### Try it
An exact transcription of all the data is the expected reply.

*** Opening of Material to process ***

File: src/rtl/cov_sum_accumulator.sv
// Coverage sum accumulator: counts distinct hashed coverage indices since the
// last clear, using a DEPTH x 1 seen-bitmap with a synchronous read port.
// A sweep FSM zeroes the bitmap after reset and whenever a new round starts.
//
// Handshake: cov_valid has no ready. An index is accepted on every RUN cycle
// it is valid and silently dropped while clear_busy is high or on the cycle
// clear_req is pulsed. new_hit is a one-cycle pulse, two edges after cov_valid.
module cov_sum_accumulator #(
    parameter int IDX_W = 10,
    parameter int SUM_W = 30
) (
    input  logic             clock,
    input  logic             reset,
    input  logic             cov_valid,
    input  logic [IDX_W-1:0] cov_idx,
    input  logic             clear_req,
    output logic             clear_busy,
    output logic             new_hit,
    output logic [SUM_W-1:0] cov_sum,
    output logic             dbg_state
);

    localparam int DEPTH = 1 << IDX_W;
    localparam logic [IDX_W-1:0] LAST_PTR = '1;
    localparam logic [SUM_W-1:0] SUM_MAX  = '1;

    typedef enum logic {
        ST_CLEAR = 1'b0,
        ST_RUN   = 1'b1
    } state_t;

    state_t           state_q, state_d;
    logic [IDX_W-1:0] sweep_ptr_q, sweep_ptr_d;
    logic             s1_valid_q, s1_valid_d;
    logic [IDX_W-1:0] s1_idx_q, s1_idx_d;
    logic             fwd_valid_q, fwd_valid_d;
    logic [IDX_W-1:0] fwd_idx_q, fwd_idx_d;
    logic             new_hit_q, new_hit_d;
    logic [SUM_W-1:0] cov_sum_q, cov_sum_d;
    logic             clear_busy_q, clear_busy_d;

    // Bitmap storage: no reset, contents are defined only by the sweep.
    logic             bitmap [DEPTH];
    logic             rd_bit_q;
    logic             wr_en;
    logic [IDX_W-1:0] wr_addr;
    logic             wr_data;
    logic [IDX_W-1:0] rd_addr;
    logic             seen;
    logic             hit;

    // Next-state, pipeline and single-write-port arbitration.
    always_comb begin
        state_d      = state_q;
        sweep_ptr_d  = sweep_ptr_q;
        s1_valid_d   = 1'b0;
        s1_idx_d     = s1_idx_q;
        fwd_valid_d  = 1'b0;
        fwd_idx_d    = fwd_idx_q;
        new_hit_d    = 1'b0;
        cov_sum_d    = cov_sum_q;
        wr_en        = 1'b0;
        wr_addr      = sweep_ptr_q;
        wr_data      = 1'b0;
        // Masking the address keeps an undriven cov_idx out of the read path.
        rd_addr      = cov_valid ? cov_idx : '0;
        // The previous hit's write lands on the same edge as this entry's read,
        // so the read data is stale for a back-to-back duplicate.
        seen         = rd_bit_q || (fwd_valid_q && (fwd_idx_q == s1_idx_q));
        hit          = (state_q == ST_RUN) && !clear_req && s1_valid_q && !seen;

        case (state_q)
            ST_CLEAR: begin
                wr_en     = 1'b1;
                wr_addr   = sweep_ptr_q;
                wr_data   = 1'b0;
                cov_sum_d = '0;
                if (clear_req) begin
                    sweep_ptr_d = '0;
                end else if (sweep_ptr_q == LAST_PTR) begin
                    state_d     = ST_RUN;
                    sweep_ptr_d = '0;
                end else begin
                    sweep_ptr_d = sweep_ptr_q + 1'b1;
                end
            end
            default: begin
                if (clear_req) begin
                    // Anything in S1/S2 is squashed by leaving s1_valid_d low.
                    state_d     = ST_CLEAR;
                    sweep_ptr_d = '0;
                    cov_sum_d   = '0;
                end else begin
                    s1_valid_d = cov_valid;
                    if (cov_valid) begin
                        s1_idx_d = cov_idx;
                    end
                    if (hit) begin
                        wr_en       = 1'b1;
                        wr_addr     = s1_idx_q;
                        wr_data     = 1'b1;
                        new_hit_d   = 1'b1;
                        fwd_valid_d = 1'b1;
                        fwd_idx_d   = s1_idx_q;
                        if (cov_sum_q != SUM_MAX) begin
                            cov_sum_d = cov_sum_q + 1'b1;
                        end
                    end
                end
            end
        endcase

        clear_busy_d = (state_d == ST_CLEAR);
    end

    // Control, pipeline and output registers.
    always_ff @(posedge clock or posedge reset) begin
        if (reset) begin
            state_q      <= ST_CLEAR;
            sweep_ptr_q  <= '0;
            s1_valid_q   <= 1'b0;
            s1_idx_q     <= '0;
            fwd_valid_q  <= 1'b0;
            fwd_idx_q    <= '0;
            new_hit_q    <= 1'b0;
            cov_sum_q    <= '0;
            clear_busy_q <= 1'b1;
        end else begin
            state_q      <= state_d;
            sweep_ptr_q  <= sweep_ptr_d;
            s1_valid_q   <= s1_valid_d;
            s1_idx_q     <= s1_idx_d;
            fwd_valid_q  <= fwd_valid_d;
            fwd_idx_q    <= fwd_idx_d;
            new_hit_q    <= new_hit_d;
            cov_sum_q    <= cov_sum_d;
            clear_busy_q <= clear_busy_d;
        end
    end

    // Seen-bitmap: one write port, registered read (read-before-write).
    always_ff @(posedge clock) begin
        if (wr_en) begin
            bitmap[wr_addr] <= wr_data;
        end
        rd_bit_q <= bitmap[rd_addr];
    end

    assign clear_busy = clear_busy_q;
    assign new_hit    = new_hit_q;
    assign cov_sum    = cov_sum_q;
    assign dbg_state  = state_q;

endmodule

*** Close of Material to process ***

### Result of the exercise
File: src/rtl/cov_sum_accumulator.sv
// Coverage sum accumulator: counts distinct hashed coverage indices since the
// last clear, using a DEPTH x 1 seen-bitmap with a synchronous read port.
// A sweep FSM zeroes the bitmap after reset and whenever a new round starts.
//
// Handshake: cov_valid has no ready. An index is accepted on every RUN cycle
// it is valid and silently dropped while clear_busy is high or on the cycle
// clear_req is pulsed. new_hit is a one-cycle pulse, two edges after cov_valid.
module cov_sum_accumulator #(
    parameter int IDX_W = 10,
    parameter int SUM_W = 30
) (
    input  logic             clock,
    input  logic             reset,
    input  logic             cov_valid,
    input  logic [IDX_W-1:0] cov_idx,
    input  logic             clear_req,
    output logic             clear_busy,
    output logic             new_hit,
    output logic [SUM_W-1:0] cov_sum,
    output logic             dbg_state
);

    localparam int DEPTH = 1 << IDX_W;
    localparam logic [IDX_W-1:0] LAST_PTR = '1;
    localparam logic [SUM_W-1:0] SUM_MAX  = '1;

    typedef enum logic {
        ST_CLEAR = 1'b0,
        ST_RUN   = 1'b1
    } state_t;

    state_t           state_q, state_d;
    logic [IDX_W-1:0] sweep_ptr_q, sweep_ptr_d;
    logic             s1_valid_q, s1_valid_d;
    logic [IDX_W-1:0] s1_idx_q, s1_idx_d;
    logic             fwd_valid_q, fwd_valid_d;
    logic [IDX_W-1:0] fwd_idx_q, fwd_idx_d;
    logic             new_hit_q, new_hit_d;
    logic [SUM_W-1:0] cov_sum_q, cov_sum_d;
    logic             clear_busy_q, clear_busy_d;

    // Bitmap storage: no reset, contents are defined only by the sweep.
    logic             bitmap [DEPTH];
    logic             rd_bit_q;
    logic             wr_en;
    logic [IDX_W-1:0] wr_addr;
    logic             wr_data;
    logic [IDX_W-1:0] rd_addr;
    logic             seen;
    logic             hit;

    // Next-state, pipeline and single-write-port arbitration.
    always_comb begin
        state_d      = state_q;
        sweep_ptr_d  = sweep_ptr_q;
        s1_valid_d   = 1'b0;
        s1_idx_d     = s1_idx_q;
        fwd_valid_d  = 1'b0;
        fwd_idx_d    = fwd_idx_q;
        new_hit_d    = 1'b0;
        cov_sum_d    = cov_sum_q;
        wr_en        = 1'b0;
        wr_addr      = sweep_ptr_q;
        wr_data      = 1'b0;
        // Masking the address keeps an undriven cov_idx out of the read path.
        rd_addr      = cov_valid ? cov_idx : '0;
        // The previous hit's write lands on the same edge as this entry's read,
        // so the read data is stale for a back-to-back duplicate.
        seen         = rd_bit_q || (fwd_valid_q && (fwd_idx_q == s1_idx_q));
        hit          = (state_q == ST_RUN) && !clear_req && s1_valid_q && !seen;

        case (state_q)
            ST_CLEAR: begin
                wr_en     = 1'b1;
                wr_addr   = sweep_ptr_q;
                wr_data   = 1'b0;
                cov_sum_d = '0;
                if (clear_req) begin
                    sweep_ptr_d = '0;
                end else if (sweep_ptr_q == LAST_PTR) begin
                    state_d     = ST_RUN;
                    sweep_ptr_d = '0;
                end else begin
                    sweep_ptr_d = sweep_ptr_q + 1'b1;
                end
            end
            default: begin
                if (clear_req) begin
                    // Anything in S1/S2 is squashed by leaving s1_valid_d low.
                    state_d     = ST_CLEAR;
                    sweep_ptr_d = '0;
                    cov_sum_d   = '0;
                end else begin
                    s1_valid_d = cov_valid;
                    if (cov_valid) begin
                        s1_idx_d = cov_idx;
                    end
                    if (hit) begin
                        wr_en       = 1'b1;
                        wr_addr     = s1_idx_q;
                        wr_data     = 1'b1;
                        new_hit_d   = 1'b1;
                        fwd_valid_d = 1'b1;
                        fwd_idx_d   = s1_idx_q;
                        if (cov_sum_q != SUM_MAX) begin
                            cov_sum_d = cov_sum_q + 1'b1;
                        end
                    end
                end
            end
        endcase

        clear_busy_d = (state_d == ST_CLEAR);
    end

    // Control, pipeline and output registers.
    always_ff @(posedge clock or posedge reset) begin
        if (reset) begin
            state_q      <= ST_CLEAR;
            sweep_ptr_q  <= '0;
            s1_valid_q   <= 1'b0;
            s1_idx_q     <= '0;
            fwd_valid_q  <= 1'b0;
            fwd_idx_q    <= '0;
            new_hit_q    <= 1'b0;
            cov_sum_q    <= '0;
            clear_busy_q <= 1'b1;
        end else begin
            state_q      <= state_d;
            sweep_ptr_q  <= sweep_ptr_d;
            s1_valid_q   <= s1_valid_d;
            s1_idx_q     <= s1_idx_d;
            fwd_valid_q  <= fwd_valid_d;
            fwd_idx_q    <= fwd_idx_d;
            new_hit_q    <= new_hit_d;
            cov_sum_q    <= cov_sum_d;
            clear_busy_q <= clear_busy_d;
        end
    end

    // Seen-bitmap: one write port, registered read (read-before-write).
    always_ff @(posedge clock) begin
        if (wr_en) begin
            bitmap[wr_addr] <= wr_data;
        end
        rd_bit_q <= bitmap[rd_addr];
    end

    assign clear_busy = clear_busy_q;
    assign new_hit    = new_hit_q;
    assign cov_sum    = cov_sum_q;
    assign dbg_state  = state_q;

endmodule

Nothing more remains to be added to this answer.